INPUT FOR THIS TASK:
File: src/rtl/uart_pixel_packer.sv
// Packs pairs of UART bytes into RGB565 pixels and streams them through a 4-deep buffer to the SDRAM write FIFO.
// Optional gap resync enabled by defining PACKER_TIMEOUT_EN.
module uart_pixel_packer #(
  parameter int IMG_H       = 800,
  parameter int IMG_V       = 480,
  parameter int TIMEOUT_CYC = 50000
) (
  input  logic        clk,
  input  logic        rst,
  input  logic [7:0]  rx_data,
  input  logic        rx_done,
  input  logic        wr_full,
  output logic [15:0] wr_data,
  output logic        wr_en,
  output logic        frame_done,
  output logic        overflow,
  output logic [18:0] pixel_cnt
);

  localparam int FRAME_PIX = IMG_H * IMG_V;

  // Handshake: a pixel leaves on every cycle where wr_en=1; wr_en already
  // accounts for wr_full, so the consumer never has to qualify it.

  typedef enum logic {S_HI, S_LO} state_t;

  state_t      state, state_next;
  logic [7:0]  hi_byte;
  logic [15:0] mem [4];
  logic [1:0]  rd_ptr, wr_ptr;
  logic [2:0]  count;
  logic        latch_hi, push_req, push, pop, timeout;

  assign pop     = (count != 3'd0) && !wr_full;
  assign wr_en   = pop;
  assign wr_data = mem[rd_ptr];
  // A full buffer still accepts when the head leaves in the same cycle.
  assign push    = push_req && ((count < 3'd4) || pop);

  always_ff @(posedge clk) begin
    if (rst) state <= S_HI;
    else     state <= state_next;
  end

  always_comb begin
    state_next = state;
    latch_hi   = 1'b0;
    push_req   = 1'b0;
    case (state)
      S_HI: begin
        if (rx_done) begin
          latch_hi   = 1'b1;
          state_next = S_LO;
        end
      end
      S_LO: begin
        if (rx_done) begin
          push_req   = 1'b1;
          state_next = S_HI;
        end else if (timeout) begin
          state_next = S_HI;
        end
      end
      default: state_next = S_HI;
    endcase
  end

`ifdef PACKER_TIMEOUT_EN
  localparam int TW = $clog2(TIMEOUT_CYC + 1);
  logic [TW-1:0] gap_cnt;

  // Counts idle cycles spent in S_LO; zero on the first S_LO cycle.
  always_ff @(posedge clk) begin
    if (rst)                 gap_cnt <= '0;
    else if (state == S_LO)  gap_cnt <= gap_cnt + 1'b1;
    else                     gap_cnt <= '0;
  end

  assign timeout = (state == S_LO) && (gap_cnt == TW'(TIMEOUT_CYC - 1));
`else
  assign timeout = 1'b0;
`endif

  always_ff @(posedge clk) begin
    if (rst) begin
      hi_byte <= '0;
    end else if (latch_hi) begin
      hi_byte <= rx_data;
    end else if (timeout && !rx_done) begin
      hi_byte <= '0;
    end
  end

  always_ff @(posedge clk) begin
    if (rst) begin
      for (int i = 0; i < 4; i++) mem[i] <= '0;
      rd_ptr <= '0;
      wr_ptr <= '0;
      count  <= '0;
    end else begin
      if (push) begin
        mem[wr_ptr] <= {hi_byte, rx_data};
        wr_ptr      <= wr_ptr + 2'd1;
      end
      if (pop) rd_ptr <= rd_ptr + 2'd1;
      case ({push, pop})
        2'b10:   count <= count + 3'd1;
        2'b01:   count <= count - 3'd1;
        default: count <= count;
      endcase
    end
  end

  always_ff @(posedge clk) begin
    if (rst) begin
      pixel_cnt  <= '0;
      frame_done <= 1'b0;
      overflow   <= 1'b0;
    end else begin
      frame_done <= 1'b0;
      if (push) begin
        if (pixel_cnt == 19'(FRAME_PIX - 1)) begin
          pixel_cnt  <= '0;
          frame_done <= 1'b1;
        end else begin
          pixel_cnt <= pixel_cnt + 19'd1;
        end
      end
      if (push_req && !push) overflow <= 1'b1;
    end
  end

endmodule

File: config.mk
export PLATFORM = sky130hd
export DESIGN_NAME = uart_pixel_packer
export DESIGN_NICKNAME = d
export VERILOG_FILES = /design/src/rtl/uart_pixel_packer.sv
export SDC_FILE = /design/constraint.sdc
export NUM_CORES = 1
export LEC_CHECK = 0
export BUFFER_PORTS_ARGS = -buffer_cell sky130_fd_sc_hd__clkbuf_2
export CORE_MARGIN = 2
export CORE_UTILIZATION = 62
export DETAILED_ROUTE_END_ITERATION = 6
export GPL_TIMING_DRIVEN = 0
export HOLD_SLACK_MARGIN = 0.05
export PLACE_DENSITY = 0.84
export SYNTH_ARGS = -nofsm -noshare
export SYNTH_HDL_FRONTEND = slang
export SYNTH_SLANG_ARGS = --single-unit
File: constraint.sdc
create_clock -name clk -period 5.5 [get_ports clk]
set_input_delay 0.825 -clock clk [delete_from_list [all_inputs] [get_ports clk]]
set_output_delay 0.825 -clock clk [all_outputs]
set_load 0.005 [all_outputs]
==> metrics.md <==
| Metric | Value |
|---|---|
| PostCTS Resize Cnt | 0 |
| Area of the multi-input gates | 1610 um^2 |
| Worst clock skew | 0.00530 ns |
| Mapped Nets | 386 |
| CP cell instances | clkbuf_2 -> ha_1 -> a21boi_4 -> inv_4 -> buf_1 -> ha_1 -> inv_1 -> fa_1 -> xor2_1 -> or3_1 -> a21oi_1 |
| Dominant synthesized flop cell | edfxtp_1 |
| Slew HR | 36.6% |
| Final Critical Period | 3.08 ns |
| Worst-path maximum fanout | 10 |
| CP endpoint kind | flop |
| XOR/XNOR Fraction of Synth Area | 3.34% |
| Synth Area in Compound Gates | 3.50% |
| Yosys cell types | 43 |
| Initial DRT Pass Iterations | 5 |
| H-tree depth | 3 |
| Status | completed |
| Area contributors post-synth | edfxtp_1, dfxtp_1, mux4_2, nor2_1, and2_1 |
| CTS Buf Count | 9 |
| DR vias/cell | 5.69 |
| Synth Area in Adders | 1.57% |
| Max Root-Sink Buffers | 2 |
| Nets@finish | 445 |
| Detailed placement HPWL | 6.41 mm |
| Ports | 50 |
| CTS Hold Bufs | 0 |
| Max stage delay cell, worst path | buf_1 |
| First-pass GRT wire length | 14.7 mm |
| Overflow after GRT | 0 |
| Number of global-route vias before repair | 2905 |
| Fin crit share | 56.0% |
| Insertion delay to the later sink of the worst-skew pair | 0.36 ns |
| Die Ht | 88.9 um |
| Setup violators final | 0 |
| P_leak | 1.93 nW |
| Final ANT Viol Nets | 0 |
| Post-Syn Instances | 369 |
| Cell Pwr Density | 316 nW/um^2 |
| WS Path Type | in2reg |
| CP required | 5.79 ns |
| YS warnings | 0 |
| # DRC | 0 |
| Sequential area share after synthesis | 60.5% |
| Core area | 6870 um^2 |
| CTS Root Cell | clkbuf_8 |
| DP Area | 4830 um^2 |
| Post-Syn Area | 4460 um^2 |
| Setup repair bufs after CTS | 0 |
| Post-synthesis mux area share | 10.6% |
| N_diodes | 0 |
| Register area | 2700 um^2 |
| Post-route cell area | 5020 um^2 |
| Dominant cell type by area after synthesis | edfxtp_1 |
| Mean Syn Cell Area | 12.1 um^2 |
| Initial drt markers | 310 |
| Fmax | 325 MHz |
| Simple logic cell fraction of the synthesized area | 16.8% |
| Clock transition at path regs | 0.09 ns |
| Setup crit start kind | primary input |
| IO Port Bufs | 48 |
| Slowest stage delay, CP | 0.45 ns |
| Area Growth Syn to Fin | 12.4% |
| Final-layout fill cell count | 491 |
| Ys async rst share | 0% |
| Most used cell along the critical path | ha_1 |
| VDD IR max | 0.000159 V |
| Crit path arrival time | 3.37 ns |
| Max-cap violations | 0 |
| Final number of max-transition violations | 0 |
| Worst-margin pin slew | 0.950 ns |
| Die width | 88.9 um |
| All-Layer GR Usage | 25.7% |
| RSZ-0062 raised after global routing | false |
| Row count | 30 |
| Antenna violations before repair | 0 |
| Wire length per cell | 17.5 um |
| Largest family of logic cells by synthesized area | simple AND/OR/NAND/NOR gates |
| Largest net degree at the start of global routing | 17 |
| Vias | 3005 |
| Post-Route WL | 9.25 mm |
| Worst hold path class | reg2reg |
| CTS tree | yes |
| RD Place Congestion | 0.911 |
| Initial Util | 65.0% |
| Fin. Hold Viols | 0 |
| Clock sink count | 103 |
| Setup TNS | 0 ns |
| Die Footprint | 7900 um^2 |
| Seq cells post-synth | 103 |
| Post-synth EDFFs | 64 |
| Synth top area share | 43.0% |
| Share of cells above drive strength 1 | 21.8% |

TASK TO CARRY OUT:
Write down how many lines of the data above carry the word "length". Nothing else belongs in the answer.

ANSWER TO THIS PROBLEM:
2